(Data excerpts)
=== Section Start ===
## config.mk

```make
export PLATFORM = sky130hd
export DESIGN_NAME = mpy24_exec_unit
export DESIGN_NICKNAME = d
export VERILOG_FILES = /design/src/rtl/mpy24_pkg.sv /design/src/rtl/mpy24_mult.sv /design/src/rtl/mpy24_ovf_sat.sv /design/src/rtl/mpy24_flags.sv /design/src/rtl/mpy24_exec_unit.sv
export SDC_FILE = /design/constraint.sdc
export NUM_CORES = 2
export LEC_CHECK = 0
export BUFFER_PORTS_ARGS = -buffer_cell sky130_fd_sc_hd__buf_4
export CAP_MARGIN = 20
export CORE_ASPECT_RATIO = 0.75
export CORE_MARGIN = 10
export CORE_UTILIZATION = 62
export DETAILED_ROUTE_END_ITERATION = 10
export GPL_TIMING_DRIVEN = 0
export PLACE_DENSITY = 0.87
export SETUP_SLACK_MARGIN = 0.05
export SYNTH_ARGS = -nofsm -noshare
export SYNTH_HDL_FRONTEND = slang
export SYNTH_SLANG_ARGS = --single-unit
export TNS_END_PERCENT = 50
```

## constraint.sdc

```tcl
create_clock -name clk -period 1 [get_ports clk]
set_input_delay 0.15 -clock clk [delete_from_list [all_inputs] [get_ports clk]]
set_output_delay 0.15 -clock clk [all_outputs]
set_load 0.01 [all_outputs]
```

## src/rtl/mpy24_pkg.sv

```systemverilog
package mpy24_pkg;
   localparam int FLAG_W = 7;
   localparam int FL_C   = 0;
   localparam int FL_V   = 1;
   localparam int FL_Z   = 2;
   localparam int FL_N   = 3;
   localparam int FL_UF  = 4;
   localparam int FL_LV  = 5;
   localparam int FL_LUF = 6;

   typedef enum logic [0:0] {
      MULT_INFER = 1'b0,
      MULT_ARRAY = 1'b1
   } mult_style_e;
endpackage

```

## src/rtl/mpy24_mult.sv

```systemverilog
module mpy24_mult
   import mpy24_pkg::*;
#(
   parameter int          WORD_W = 32,
   parameter int          OP_W   = 24,
   parameter mult_style_e STYLE  = MULT_INFER,
   localparam int         PROD_W = 2 * OP_W
) (
   input  logic [WORD_W-1:0] a_word,
   input  logic [WORD_W-1:0] b_word,
   output logic [PROD_W-1:0] prod
);
   if (OP_W < 2 || OP_W > WORD_W) begin : g_bad_opw
      $error("mpy24_mult: OP_W must lie in 2..WORD_W");
   end

   logic [OP_W-1:0]   a_op;
   logic [OP_W-1:0]   b_op;
   logic [PROD_W-1:0] a_ext;
   logic [PROD_W-1:0] b_ext;

   assign a_op  = a_word[OP_W-1:0];
   assign b_op  = b_word[OP_W-1:0];
   assign a_ext = {{OP_W{a_op[OP_W-1]}}, a_op};
   assign b_ext = {{OP_W{b_op[OP_W-1]}}, b_op};

   if (STYLE == MULT_INFER) begin : g_infer
      assign prod = PROD_W'($signed(a_ext) * $signed(b_ext));
   end else begin : g_array
      logic [OP_W:0][PROD_W-1:0] acc;
      assign acc[0] = '0;
      for (genvar i = 0; i < OP_W; i++) begin : g_row
         logic [PROD_W-1:0] pp;
         assign pp = b_op[i] ? (a_ext << i) : '0;
         if (i == OP_W - 1) begin : g_sign_row
            assign acc[i+1] = acc[i] - pp;
         end else begin : g_mag_row
            assign acc[i+1] = acc[i] + pp;
         end
      end
      assign prod = acc[OP_W];
   end
endmodule

```

## src/rtl/mpy24_ovf_sat.sv

```systemverilog
module mpy24_ovf_sat #(
   parameter int PROD_W = 48,
   parameter int RES_W  = 32,
   localparam int UP_W  = PROD_W - RES_W + 1
) (
   input  logic [PROD_W-1:0] prod,
   input  logic              sat_en,
   output logic [RES_W-1:0]  res,
   output logic              ovf
);
   if (RES_W >= PROD_W || RES_W < 2) begin : g_bad_resw
      $error("mpy24_ovf_sat: RES_W must be below PROD_W");
   end

   logic [UP_W-1:0]  upper;
   logic [RES_W-1:0] sat_pos;
   logic [RES_W-1:0] sat_neg;

   assign upper   = prod[PROD_W-1:RES_W-1];
   assign ovf     = !((&upper) || !(|upper));
   assign sat_pos = {1'b0, {(RES_W-1){1'b1}}};
   assign sat_neg = {1'b1, {(RES_W-1){1'b0}}};

   always_comb begin
      if (sat_en && ovf) begin
         res = prod[PROD_W-1] ? sat_neg : sat_pos;
      end else begin
         res = prod[RES_W-1:0];
      end
   end
endmodule

```

## src/rtl/mpy24_flags.sv

```systemverilog
module mpy24_flags
   import mpy24_pkg::*;
#(
   parameter int RES_W     = 32,
   parameter int IDX_W     = 5,
   parameter int FLAG_REGS = 8
) (
   input  logic [RES_W-1:0]  res,
   input  logic              ovf,
   input  logic [IDX_W-1:0]  dst_idx,
   input  logic [FLAG_W-1:0] flags_in,
   output logic [FLAG_W-1:0] flags_next
);
   if (FLAG_REGS < 1 || FLAG_REGS > (1 << IDX_W)) begin : g_bad_regs
      $error("mpy24_flags: FLAG_REGS out of index range");
   end

   localparam logic [IDX_W:0] LIMIT = (IDX_W+1)'(FLAG_REGS);

   logic upd;
   assign upd = {1'b0, dst_idx} < LIMIT;

   always_comb begin
      flags_next = flags_in;
      if (upd) begin
         flags_next[FL_V]  = ovf;
         flags_next[FL_LV] = flags_in[FL_LV] | ovf;
         flags_next[FL_UF] = 1'b0;
         flags_next[FL_N]  = res[RES_W-1];
         flags_next[FL_Z]  = (res == '0);
      end
   end
endmodule

```

## src/rtl/mpy24_exec_unit.sv

```systemverilog
module mpy24_exec_unit
   import mpy24_pkg::*;
#(
   parameter int          WORD_W    = 32,
   parameter int          OP_W      = 24,
   parameter int          RES_W     = 32,
   parameter int          IDX_W     = 5,
   parameter int          FLAG_REGS = 8,
   parameter mult_style_e STYLE     = MULT_ARRAY,
   localparam int         PROD_W    = 2 * OP_W
) (
   input  logic              clk,
   input  logic              rst_n,
   input  logic              op_en,
   input  logic [WORD_W-1:0] src1_word,
   input  logic [WORD_W-1:0] src2_word,
   input  logic [IDX_W-1:0]  dst_idx,
   input  logic              sat_mode,
   input  logic [FLAG_W-1:0] flags_in,
   output logic [RES_W-1:0]  res_q,
   output logic              wr_en_q,
   output logic [IDX_W-1:0]  wr_idx_q,
   output logic [FLAG_W-1:0] flags_q
);
   if (RES_W > WORD_W) begin : g_bad_res
      $error("mpy24_exec_unit: RES_W must not exceed WORD_W");
   end

   logic [PROD_W-1:0] prod;
   logic [RES_W-1:0]  res_d;
   logic              ovf;
   logic [FLAG_W-1:0] flags_d;

   mpy24_mult #(
      .WORD_W (WORD_W),
      .OP_W   (OP_W),
      .STYLE  (STYLE)
   ) u_mult (
      .a_word (src1_word),
      .b_word (src2_word),
      .prod   (prod)
   );

   mpy24_ovf_sat #(
      .PROD_W (PROD_W),
      .RES_W  (RES_W)
   ) u_ovf (
      .prod   (prod),
      .sat_en (sat_mode),
      .res    (res_d),
      .ovf    (ovf)
   );

   mpy24_flags #(
      .RES_W     (RES_W),
      .IDX_W     (IDX_W),
      .FLAG_REGS (FLAG_REGS)
   ) u_flags (
      .res        (res_d),
      .ovf        (ovf),
      .dst_idx    (dst_idx),
      .flags_in   (flags_in),
      .flags_next (flags_d)
   );

   always_ff @(posedge clk or negedge rst_n) begin
      if (!rst_n) begin
         res_q    <= '0;
         wr_en_q  <= 1'b0;
         wr_idx_q <= '0;
         flags_q  <= '0;
      end else begin
         wr_en_q <= op_en;
         if (op_en) begin
            res_q    <= res_d;
            wr_idx_q <= dst_idx;
            flags_q  <= flags_d;
         end else begin
            flags_q  <= flags_in;
         end
      end
   end

   localparam logic [IDX_W:0] FLIM = (IDX_W+1)'(FLAG_REGS);

   logic in_low;
   assign in_low = {1'b0, dst_idx} < FLIM;

   assert_wr_strobe_R5: assert property (@(posedge clk) disable iff (!rst_n)
      op_en |=> (wr_en_q && wr_idx_q == $past(dst_idx)));

   assert_hold_res_R5: assert property (@(posedge clk) disable iff (!rst_n)
      !op_en |=> (!wr_en_q && $stable(res_q)));

   assert_flag_keep_R6: assert property (@(posedge clk) disable iff (!rst_n)
      (op_en && !in_low) |=> (flags_q == $past(flags_in)));

   assert_lv_sticky_R7: assert property (@(posedge clk) disable iff (!rst_n)
      (op_en && in_low && flags_in[FL_LV]) |=> flags_q[FL_LV]);

   assert_nz_written_R8: assert property (@(posedge clk) disable iff (!rst_n)
      (op_en && in_low) |=> (flags_q[FL_Z] == (res_q == '0)
                            && flags_q[FL_N] == res_q[RES_W-1]
                            && !flags_q[FL_UF]));

   assert_sat_value_R4: assert property (@(posedge clk) disable iff (!rst_n)
      (op_en && in_low && sat_mode) |=> (!flags_q[FL_V]
         || res_q == {1'b0, {(RES_W-1){1'b1}}}
         || res_q == {1'b1, {(RES_W-1){1'b0}}}));

   assert_idle_flags_R10: assert property (@(posedge clk) disable iff (!rst_n)
      !op_en |=> (flags_q == $past(flags_in)));
endmodule

```

==> qor.yml <==
async_flop_share_pct: 100
nets: 3596
place_congestion: 1.04
drcViolationCount: 0
core_um2: 37300
setup_viol: 53
syn_area_um2: 23600
path_max_fanout: 10
drive_gt1_share_pct: 18.9
cp-end-kind: "register"
min_period_ps: 8070
grt_util_all_layers_pct: 34.9
path_buf_inv: 7
die-area_um2: 46300
hold_viol: 0
via_count: 20600
slew_viol_final: 0
cts_tree: "yes"
synth_cell_types: 77
hpwl_mm: 62.9
wl_mm: 86.4
wl_per_cell_um: 26.3
crit_family: "adder cells"
cts_max_path_buffers: 2
io_buffers: 107
required_ps: 1200
final_common_cell: "fa_1"
ys_warn_count: 0
worst_ep_arrival_time_ps: 8270
hold_class: "input pin to register"
crit_path_start_kind: "input pin"
grt_max_degree: 46
finClkSkew_ps: 0
clk_latency_ps: 300
antenna_found_initial: 5
violations: "setup timing"
clock-sinks: 45
finalCritPeriodShare_pct: 807
syn2layout_area_growth_pct: 19.1
dp_slack_ps: -7770
critical-path-slowest-cell: "or4_1"
grt_pass1_wl_mm: 123
max_slew_margin_pct: 32.4
grt_overflow: 0
slowest_delay_ps: 660
clock.fmax_mhz: 124
ant_nets: 0
ys_ff_latch: 45
first_iter_violations: 2376
final_cell_mix: "fa_1 (611), inv_1 (601), nand2_1 (374), and2_1 (234), buf_4 (148)"
cts-root-buf: "clkbuf_16"
seq_area_frac_synth_pct: 4.78
io_pins: 125
synth_ff_type: "dfrtp_1"
synth_edf_count: 0
htree_levels: 2
outcome: "complete, but fails checks"
die_h_um: 189
grt_pass1_vias: 21800
max_cap_viol_count: 0
fp.dieW_um: 245
setup_ws_ps: -7070
avgSynthCellArea_um2: 9.23
cts-buffers-inserted: 5
firstDrtPassIters: 7
worst-setup-path-type: "input pin to register"
synthCells: 2553
clkTransAtPathRegs_ps: 80
tightest_slew_ps: 1010
initial_core_util_pct: 63.1
cp_common_cell: "fa_1"
vias_per_cell: 6.28
rsz0062_at_grt: "true"
syn-num-nets: 3379
num_rows: 61
-- state kept, by name, indices dropped and copies added (netlist names) --
register	cells
wr_idx_q	5
res_q	32
wr_en_q	1
flags_q	7
-- layer usage --
| layer | up-vias | part of all wire [%] | track usage [%] |
|---|---|---|---|
| met2 | 1702 | 46 | 57.2 |
| met3 | 558 | 13 | 8.68 |
| met4 | 6 | 7.6 | 14.9 |
| met1 | 10400 | 33 | 43.3 |
| li1 | 7904 | - | - |
| met5 | - | 0.052 | 0 |
-- area by class of cell --
type / count / area (um^2)
antenna: 4 / 10.0
fill: 2336 / 9260
timing repair buffer: 214 / 2010
multi-input combinational: 1770 / 20600
inverter: 617 / 2330
clock buffer: 7 / 153
buffer: 117 / 1180
sequential: 45 / 1130
clock inverter: 1 / 8.76
tap: 504 / 631
-- repair_timing --
item,CTS,global route
resized for setup,352,162
gates cloned,3,2
setup buffers,77,23
hold buffers,4,0
hold endpoints to repair,48,0
pin swaps,84,55
setup endpoints to repair,80,87
-- worst paths after layout --
| path | slack [ps] | from | to | cells after the start |
|---|---|---|---|---|
| max | -7070 | src2_word[21] | flags_q[2]$_DFF_PN0_ | 27 |
| min | 40 | flags_in[5] | flags_q[5]$_DFF_PN0_ | 2 |
| max reg2reg | -60 | res_q[11]$_DFFE_PN0P_ | res_q[11]$_DFFE_PN0P_ | 3 |
| min reg2reg | 560 | wr_idx_q[3]$_DFFE_PN0P_ | wr_idx_q[3]$_DFFE_PN0P_ | 1 |
| max in group asynchronous | 150 | rst_n | res_q[19]$_DFFE_PN0P_ | 2 |
| min in group asynchronous | 410 | rst_n | res_q[25]$_DFFE_PN0P_ | 2 |
-- cell usage after synthesis (all sizes together) (4+ instances only) --
cell type / n / area share, %
nand3: 12 / 0.28
o21ai: 30 / 0.65
o21bai: 5 / 0.16
a211o: 5 / 0.19
o2111ai: 4 / 0.15
o22ai: 16 / 0.42
buf: 16 / 0.49
inv: 617 / 9.8
and2: 236 / 6.3
xor2: 15 / 0.56
a21o: 9 / 0.29
nor4: 12 / 0.32
a211oi: 7 / 0.27
o211ai: 9 / 0.33
dfrtp: 45 / 4.8
nor3: 13 / 0.30
nand2b: 10 / 0.27
fa: 627 / 53
clkbuf: 105 / 1.7
nand4: 8 / 0.21
a31oi: 7 / 0.21
a21oi: 67 / 1.6
nor2b: 9 / 0.25
xnor2: 34 / 1.3
mux2: 5 / 0.24
a21boi: 4 / 0.13
ha: 119 / 6.3
nand2: 395 / 6.3
o211a: 4 / 0.17
nor2: 62 / 0.99
-- worst reg2reg max path, delay by kind of cell (launching register included) --
kind,cells,cell delay (ps)
simple gates,1,50
buf+inv,1,140
flops,1,400
compound gates,1,330
-- cell families (layout without fill, tap and decap cells) --
kind of cell             Yosys count  after routing  share of synthesized area (%)
AO/OA/AOI/OAI                    189            189                           5.53
multiplexers                       6              6                          0.281
XOR/XNOR                          49             49                           1.82
other                              0              4                              0
AND/OR/NAND/NOR                  780            780                           16.0
flip-flops                        45             45                           4.78
adder cells (fa/ha/maj)          746            746                           59.6
buffers and inverters            738            956                           12.0
-- stage by stage --
| step | area, um^2 | utilization [%] | hold WS [ps] | instances | setup TNS [ps] |
|---|---|---|---|---|---|
| after floorplan | 23700 | - | -146 | 2553 | -228550 |
| after global placement | 25100 | 67.4 | 166 | 3164 | -270810 |
| after detailed placement | 25100 | 67.4 | 184 | 3164 | -276910 |
| after CTS | 27300 | 73.0 | 46.4 | 3254 | -228940 |
| after global routing | 28100 | 75.2 | 37.1 | 3275 | -247810 |
| final | 28100 | 75.2 | 40.0 | 3279 | -244920 |
Power is left out: the tool's default activity adds up to more than one toggle a clock period on the data nets, which glitch-free logic cannot reach.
=== Section End ===
#### WHAT YOU HAVE TO DO
Whenever the word "group" occurs in a line of the records, that line counts toward the total; state the total only.

#### ANSWER TO THE EXERCISE
2